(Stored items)
-------------------------

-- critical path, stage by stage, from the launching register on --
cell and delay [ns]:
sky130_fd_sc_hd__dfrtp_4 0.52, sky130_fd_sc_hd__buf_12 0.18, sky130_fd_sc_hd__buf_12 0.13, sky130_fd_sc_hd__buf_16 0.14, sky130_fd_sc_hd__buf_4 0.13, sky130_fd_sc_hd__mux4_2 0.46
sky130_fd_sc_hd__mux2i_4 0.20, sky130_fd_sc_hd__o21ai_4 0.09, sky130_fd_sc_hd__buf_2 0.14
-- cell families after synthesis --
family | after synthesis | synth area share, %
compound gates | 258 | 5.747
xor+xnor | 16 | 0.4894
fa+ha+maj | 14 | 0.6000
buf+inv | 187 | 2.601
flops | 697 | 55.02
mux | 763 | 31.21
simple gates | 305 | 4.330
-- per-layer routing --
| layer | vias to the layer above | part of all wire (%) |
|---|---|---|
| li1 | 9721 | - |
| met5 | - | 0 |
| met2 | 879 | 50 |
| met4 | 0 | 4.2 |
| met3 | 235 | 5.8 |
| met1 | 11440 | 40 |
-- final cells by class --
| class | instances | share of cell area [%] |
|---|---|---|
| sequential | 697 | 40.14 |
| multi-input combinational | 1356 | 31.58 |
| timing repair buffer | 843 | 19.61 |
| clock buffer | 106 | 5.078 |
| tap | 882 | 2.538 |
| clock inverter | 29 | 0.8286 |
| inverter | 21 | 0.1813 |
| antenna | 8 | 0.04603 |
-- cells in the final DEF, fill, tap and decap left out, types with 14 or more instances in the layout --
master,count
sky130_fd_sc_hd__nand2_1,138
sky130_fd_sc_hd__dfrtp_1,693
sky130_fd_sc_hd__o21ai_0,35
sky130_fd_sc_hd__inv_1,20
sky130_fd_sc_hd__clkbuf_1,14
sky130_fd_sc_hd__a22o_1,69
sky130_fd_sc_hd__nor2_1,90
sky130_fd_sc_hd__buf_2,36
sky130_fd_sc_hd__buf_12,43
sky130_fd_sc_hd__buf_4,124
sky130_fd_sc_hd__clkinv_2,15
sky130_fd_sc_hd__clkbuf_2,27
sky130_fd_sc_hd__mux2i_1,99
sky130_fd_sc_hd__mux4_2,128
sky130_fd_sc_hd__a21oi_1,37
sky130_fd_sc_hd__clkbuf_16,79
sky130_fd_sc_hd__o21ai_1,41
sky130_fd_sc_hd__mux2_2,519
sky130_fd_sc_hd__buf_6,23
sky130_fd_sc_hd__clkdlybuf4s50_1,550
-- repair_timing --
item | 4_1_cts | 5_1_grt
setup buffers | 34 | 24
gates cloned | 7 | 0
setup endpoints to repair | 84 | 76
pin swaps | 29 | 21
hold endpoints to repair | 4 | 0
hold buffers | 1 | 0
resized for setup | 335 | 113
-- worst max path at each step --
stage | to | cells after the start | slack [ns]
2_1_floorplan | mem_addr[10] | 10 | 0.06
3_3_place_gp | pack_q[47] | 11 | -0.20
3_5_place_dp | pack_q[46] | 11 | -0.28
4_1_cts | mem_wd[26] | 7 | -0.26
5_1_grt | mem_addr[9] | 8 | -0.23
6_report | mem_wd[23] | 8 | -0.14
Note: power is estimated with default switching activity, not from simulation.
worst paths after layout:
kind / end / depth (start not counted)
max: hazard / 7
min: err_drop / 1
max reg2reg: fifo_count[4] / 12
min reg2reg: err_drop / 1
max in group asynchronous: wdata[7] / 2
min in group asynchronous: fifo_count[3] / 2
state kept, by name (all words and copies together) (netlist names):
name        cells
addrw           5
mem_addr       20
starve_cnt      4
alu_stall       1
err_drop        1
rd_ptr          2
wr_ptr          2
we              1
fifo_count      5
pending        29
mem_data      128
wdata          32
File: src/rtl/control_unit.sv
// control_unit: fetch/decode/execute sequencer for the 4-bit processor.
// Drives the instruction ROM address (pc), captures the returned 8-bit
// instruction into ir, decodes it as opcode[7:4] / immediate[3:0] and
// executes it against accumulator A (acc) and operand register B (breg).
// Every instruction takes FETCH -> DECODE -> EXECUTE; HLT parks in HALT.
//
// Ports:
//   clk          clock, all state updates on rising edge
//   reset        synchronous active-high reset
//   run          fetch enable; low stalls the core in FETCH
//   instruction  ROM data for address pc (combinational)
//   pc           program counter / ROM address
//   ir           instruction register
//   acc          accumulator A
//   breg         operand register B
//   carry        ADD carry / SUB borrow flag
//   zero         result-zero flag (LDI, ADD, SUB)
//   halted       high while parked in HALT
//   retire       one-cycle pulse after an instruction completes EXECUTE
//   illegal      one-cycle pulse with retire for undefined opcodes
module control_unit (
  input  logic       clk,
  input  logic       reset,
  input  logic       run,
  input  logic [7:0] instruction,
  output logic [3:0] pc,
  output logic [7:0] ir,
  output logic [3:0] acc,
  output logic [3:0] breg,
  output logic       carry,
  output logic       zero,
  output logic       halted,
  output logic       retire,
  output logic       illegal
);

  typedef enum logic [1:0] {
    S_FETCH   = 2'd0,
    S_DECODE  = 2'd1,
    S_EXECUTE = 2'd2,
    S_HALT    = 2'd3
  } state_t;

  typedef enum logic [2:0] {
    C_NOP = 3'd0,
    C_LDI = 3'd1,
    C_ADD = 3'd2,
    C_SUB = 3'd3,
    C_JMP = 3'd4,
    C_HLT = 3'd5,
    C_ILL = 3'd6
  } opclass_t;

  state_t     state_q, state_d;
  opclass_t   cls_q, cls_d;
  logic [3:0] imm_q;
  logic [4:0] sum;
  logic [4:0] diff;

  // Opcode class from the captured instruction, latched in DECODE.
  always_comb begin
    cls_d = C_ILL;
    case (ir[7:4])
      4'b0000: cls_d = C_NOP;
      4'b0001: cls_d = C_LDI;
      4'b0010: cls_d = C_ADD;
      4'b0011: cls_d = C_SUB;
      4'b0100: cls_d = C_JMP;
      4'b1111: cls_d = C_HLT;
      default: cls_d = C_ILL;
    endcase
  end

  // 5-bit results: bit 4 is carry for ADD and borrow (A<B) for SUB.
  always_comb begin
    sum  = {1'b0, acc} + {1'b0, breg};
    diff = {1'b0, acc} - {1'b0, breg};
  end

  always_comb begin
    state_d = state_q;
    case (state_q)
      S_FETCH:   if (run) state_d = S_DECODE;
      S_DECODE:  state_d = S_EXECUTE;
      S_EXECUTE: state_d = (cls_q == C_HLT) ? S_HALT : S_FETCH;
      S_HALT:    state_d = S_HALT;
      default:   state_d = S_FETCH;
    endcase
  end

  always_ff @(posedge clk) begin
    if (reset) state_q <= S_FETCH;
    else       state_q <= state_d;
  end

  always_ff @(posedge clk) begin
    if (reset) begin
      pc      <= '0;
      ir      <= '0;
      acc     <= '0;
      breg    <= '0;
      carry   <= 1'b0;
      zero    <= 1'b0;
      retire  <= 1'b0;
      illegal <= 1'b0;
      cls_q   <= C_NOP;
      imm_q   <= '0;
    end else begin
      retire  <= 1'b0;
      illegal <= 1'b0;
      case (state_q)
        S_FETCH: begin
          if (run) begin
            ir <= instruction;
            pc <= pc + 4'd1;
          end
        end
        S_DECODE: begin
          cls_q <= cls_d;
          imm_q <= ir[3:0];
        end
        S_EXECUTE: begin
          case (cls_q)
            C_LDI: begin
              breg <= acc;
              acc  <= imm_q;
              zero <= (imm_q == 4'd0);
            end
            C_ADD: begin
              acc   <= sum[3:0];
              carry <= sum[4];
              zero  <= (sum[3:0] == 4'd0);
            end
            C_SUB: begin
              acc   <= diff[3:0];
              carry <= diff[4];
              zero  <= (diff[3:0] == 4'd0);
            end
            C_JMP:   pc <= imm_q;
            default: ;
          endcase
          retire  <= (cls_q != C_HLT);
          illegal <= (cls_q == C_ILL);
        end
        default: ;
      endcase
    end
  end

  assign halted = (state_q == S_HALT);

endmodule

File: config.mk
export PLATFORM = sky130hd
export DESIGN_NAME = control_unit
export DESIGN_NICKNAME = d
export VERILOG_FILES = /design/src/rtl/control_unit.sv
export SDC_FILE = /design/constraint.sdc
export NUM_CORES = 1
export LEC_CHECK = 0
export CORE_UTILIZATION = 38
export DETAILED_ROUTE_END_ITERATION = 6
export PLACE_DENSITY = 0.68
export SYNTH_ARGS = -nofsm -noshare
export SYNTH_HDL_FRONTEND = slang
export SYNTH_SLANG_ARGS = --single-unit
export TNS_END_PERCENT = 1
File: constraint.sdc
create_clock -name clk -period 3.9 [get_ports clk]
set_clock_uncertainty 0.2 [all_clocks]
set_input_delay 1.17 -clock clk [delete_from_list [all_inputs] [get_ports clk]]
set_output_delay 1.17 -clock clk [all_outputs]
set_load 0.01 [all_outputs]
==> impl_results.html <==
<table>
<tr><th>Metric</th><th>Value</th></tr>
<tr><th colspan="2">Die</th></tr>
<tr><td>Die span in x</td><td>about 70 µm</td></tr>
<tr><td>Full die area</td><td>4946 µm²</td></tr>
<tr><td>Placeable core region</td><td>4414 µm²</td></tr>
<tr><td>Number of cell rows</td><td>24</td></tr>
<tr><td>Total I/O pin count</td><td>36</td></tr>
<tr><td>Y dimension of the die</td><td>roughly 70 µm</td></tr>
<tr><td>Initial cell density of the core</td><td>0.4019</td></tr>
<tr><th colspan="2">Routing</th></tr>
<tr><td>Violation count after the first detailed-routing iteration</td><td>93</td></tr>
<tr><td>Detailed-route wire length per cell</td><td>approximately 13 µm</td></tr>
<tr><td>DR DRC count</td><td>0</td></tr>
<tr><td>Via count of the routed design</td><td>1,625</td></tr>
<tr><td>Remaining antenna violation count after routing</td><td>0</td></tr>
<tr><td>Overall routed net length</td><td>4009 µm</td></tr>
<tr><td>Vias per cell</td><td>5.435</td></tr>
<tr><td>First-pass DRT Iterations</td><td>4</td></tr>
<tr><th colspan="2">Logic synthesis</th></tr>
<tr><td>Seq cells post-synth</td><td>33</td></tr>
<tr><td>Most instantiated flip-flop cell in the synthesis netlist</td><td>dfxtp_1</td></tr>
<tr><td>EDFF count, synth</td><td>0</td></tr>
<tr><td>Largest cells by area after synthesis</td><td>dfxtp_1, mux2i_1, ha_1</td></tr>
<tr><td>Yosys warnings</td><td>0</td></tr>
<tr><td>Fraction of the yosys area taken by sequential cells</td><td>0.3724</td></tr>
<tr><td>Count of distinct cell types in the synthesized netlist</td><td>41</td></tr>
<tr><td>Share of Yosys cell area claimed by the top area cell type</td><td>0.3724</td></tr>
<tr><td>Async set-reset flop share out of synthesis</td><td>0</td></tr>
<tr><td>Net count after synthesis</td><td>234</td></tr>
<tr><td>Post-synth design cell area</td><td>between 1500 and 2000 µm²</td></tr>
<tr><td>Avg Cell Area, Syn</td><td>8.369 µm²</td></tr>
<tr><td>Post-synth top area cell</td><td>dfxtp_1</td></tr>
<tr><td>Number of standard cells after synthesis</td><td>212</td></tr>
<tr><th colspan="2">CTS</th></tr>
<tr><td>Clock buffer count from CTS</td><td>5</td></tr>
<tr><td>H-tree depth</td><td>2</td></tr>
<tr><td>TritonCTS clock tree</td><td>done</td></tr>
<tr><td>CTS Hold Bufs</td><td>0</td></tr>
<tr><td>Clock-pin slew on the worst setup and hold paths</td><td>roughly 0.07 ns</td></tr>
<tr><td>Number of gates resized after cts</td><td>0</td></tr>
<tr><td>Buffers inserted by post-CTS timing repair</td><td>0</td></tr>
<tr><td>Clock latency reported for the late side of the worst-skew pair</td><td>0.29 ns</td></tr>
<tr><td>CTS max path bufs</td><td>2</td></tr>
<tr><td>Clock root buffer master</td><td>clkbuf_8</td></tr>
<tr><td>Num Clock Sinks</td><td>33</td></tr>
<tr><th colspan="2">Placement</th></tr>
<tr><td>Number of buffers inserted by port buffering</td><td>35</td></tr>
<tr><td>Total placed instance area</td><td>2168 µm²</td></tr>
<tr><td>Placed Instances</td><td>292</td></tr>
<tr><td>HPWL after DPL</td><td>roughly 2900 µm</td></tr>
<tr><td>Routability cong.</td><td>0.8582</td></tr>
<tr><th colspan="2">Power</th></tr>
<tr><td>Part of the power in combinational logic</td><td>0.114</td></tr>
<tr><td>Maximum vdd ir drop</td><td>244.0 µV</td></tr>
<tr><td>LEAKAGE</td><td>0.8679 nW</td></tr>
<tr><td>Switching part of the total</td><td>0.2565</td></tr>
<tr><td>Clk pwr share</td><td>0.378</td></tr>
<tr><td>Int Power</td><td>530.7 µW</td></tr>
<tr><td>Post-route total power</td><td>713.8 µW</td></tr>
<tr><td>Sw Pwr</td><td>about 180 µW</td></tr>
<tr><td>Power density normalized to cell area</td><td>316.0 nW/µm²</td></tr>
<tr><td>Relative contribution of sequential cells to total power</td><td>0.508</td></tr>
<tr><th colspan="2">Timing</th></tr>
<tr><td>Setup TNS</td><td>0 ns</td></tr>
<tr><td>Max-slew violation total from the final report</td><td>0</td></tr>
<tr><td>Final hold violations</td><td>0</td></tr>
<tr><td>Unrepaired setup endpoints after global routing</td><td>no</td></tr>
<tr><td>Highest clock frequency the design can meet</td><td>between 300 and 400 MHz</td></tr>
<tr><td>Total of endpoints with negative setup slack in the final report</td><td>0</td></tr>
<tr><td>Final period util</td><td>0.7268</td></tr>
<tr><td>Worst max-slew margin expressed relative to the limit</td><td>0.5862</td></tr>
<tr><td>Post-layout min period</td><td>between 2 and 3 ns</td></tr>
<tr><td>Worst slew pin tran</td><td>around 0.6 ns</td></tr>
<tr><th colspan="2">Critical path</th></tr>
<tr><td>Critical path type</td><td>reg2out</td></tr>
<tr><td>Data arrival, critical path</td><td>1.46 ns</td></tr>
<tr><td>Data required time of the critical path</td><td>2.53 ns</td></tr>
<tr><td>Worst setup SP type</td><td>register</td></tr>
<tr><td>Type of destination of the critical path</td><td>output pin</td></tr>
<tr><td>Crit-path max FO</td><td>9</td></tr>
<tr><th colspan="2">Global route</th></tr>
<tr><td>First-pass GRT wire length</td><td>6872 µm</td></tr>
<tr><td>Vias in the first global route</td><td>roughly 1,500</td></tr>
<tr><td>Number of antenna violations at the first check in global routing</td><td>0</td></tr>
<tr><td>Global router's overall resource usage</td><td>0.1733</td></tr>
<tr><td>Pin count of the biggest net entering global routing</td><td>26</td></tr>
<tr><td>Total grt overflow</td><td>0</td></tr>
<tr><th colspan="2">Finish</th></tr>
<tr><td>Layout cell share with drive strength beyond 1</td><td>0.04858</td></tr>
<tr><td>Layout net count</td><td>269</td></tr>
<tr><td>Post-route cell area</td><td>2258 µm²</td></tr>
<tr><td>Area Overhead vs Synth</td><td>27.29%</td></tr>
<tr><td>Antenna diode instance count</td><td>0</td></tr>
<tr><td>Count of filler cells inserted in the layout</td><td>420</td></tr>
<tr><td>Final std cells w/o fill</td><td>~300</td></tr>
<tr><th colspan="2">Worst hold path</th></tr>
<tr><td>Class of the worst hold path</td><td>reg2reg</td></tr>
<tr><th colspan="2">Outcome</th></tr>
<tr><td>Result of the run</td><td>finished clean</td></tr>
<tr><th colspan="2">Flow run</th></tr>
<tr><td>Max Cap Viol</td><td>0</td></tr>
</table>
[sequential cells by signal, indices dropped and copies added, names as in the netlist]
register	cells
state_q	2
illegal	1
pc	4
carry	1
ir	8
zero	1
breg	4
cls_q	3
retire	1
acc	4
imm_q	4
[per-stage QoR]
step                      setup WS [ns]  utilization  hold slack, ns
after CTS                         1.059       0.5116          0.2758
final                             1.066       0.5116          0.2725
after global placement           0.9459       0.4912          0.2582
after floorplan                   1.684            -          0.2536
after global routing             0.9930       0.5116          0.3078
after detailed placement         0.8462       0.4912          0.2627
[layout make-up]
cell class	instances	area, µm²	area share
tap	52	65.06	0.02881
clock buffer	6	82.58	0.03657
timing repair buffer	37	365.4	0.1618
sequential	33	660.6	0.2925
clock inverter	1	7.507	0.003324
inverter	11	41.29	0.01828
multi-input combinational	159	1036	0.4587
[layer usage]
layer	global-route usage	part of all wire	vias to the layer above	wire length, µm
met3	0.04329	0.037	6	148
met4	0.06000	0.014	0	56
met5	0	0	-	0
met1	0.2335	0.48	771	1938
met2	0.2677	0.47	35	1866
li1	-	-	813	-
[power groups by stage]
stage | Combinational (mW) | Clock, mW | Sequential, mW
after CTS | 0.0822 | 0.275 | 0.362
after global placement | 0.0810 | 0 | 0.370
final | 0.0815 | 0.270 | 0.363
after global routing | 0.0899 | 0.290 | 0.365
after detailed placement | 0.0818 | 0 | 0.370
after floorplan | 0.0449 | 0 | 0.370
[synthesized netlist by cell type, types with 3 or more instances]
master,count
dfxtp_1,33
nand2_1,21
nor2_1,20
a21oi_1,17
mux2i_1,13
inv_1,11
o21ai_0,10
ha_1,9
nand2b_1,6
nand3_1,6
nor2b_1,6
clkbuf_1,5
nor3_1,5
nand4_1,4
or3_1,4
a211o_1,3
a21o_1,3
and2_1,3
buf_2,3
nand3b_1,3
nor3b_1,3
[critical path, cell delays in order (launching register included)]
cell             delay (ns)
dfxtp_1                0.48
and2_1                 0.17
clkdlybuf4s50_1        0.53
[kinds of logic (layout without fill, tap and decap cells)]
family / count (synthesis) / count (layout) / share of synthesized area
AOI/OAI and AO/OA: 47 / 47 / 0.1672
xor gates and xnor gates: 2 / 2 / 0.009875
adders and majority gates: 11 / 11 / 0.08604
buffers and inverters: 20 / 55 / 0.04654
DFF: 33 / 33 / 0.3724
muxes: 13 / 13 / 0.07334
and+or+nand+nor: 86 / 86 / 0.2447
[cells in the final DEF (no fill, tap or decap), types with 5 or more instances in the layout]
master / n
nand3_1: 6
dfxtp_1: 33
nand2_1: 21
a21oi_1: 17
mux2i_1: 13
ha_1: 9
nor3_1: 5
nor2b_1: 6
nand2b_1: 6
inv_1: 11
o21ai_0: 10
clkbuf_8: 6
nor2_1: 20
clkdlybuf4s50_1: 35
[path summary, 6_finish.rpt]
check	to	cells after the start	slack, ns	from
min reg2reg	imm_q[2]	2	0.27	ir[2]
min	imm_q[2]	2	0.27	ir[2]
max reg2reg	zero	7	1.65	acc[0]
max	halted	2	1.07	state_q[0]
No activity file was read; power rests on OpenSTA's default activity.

-------------------------

**Your objective**. Scanning the data above, copy out every line where "asynchronous" is found.

**Answer to this exercise**.
max in group asynchronous: wdata[7] / 2
min in group asynchronous: fifo_count[3] / 2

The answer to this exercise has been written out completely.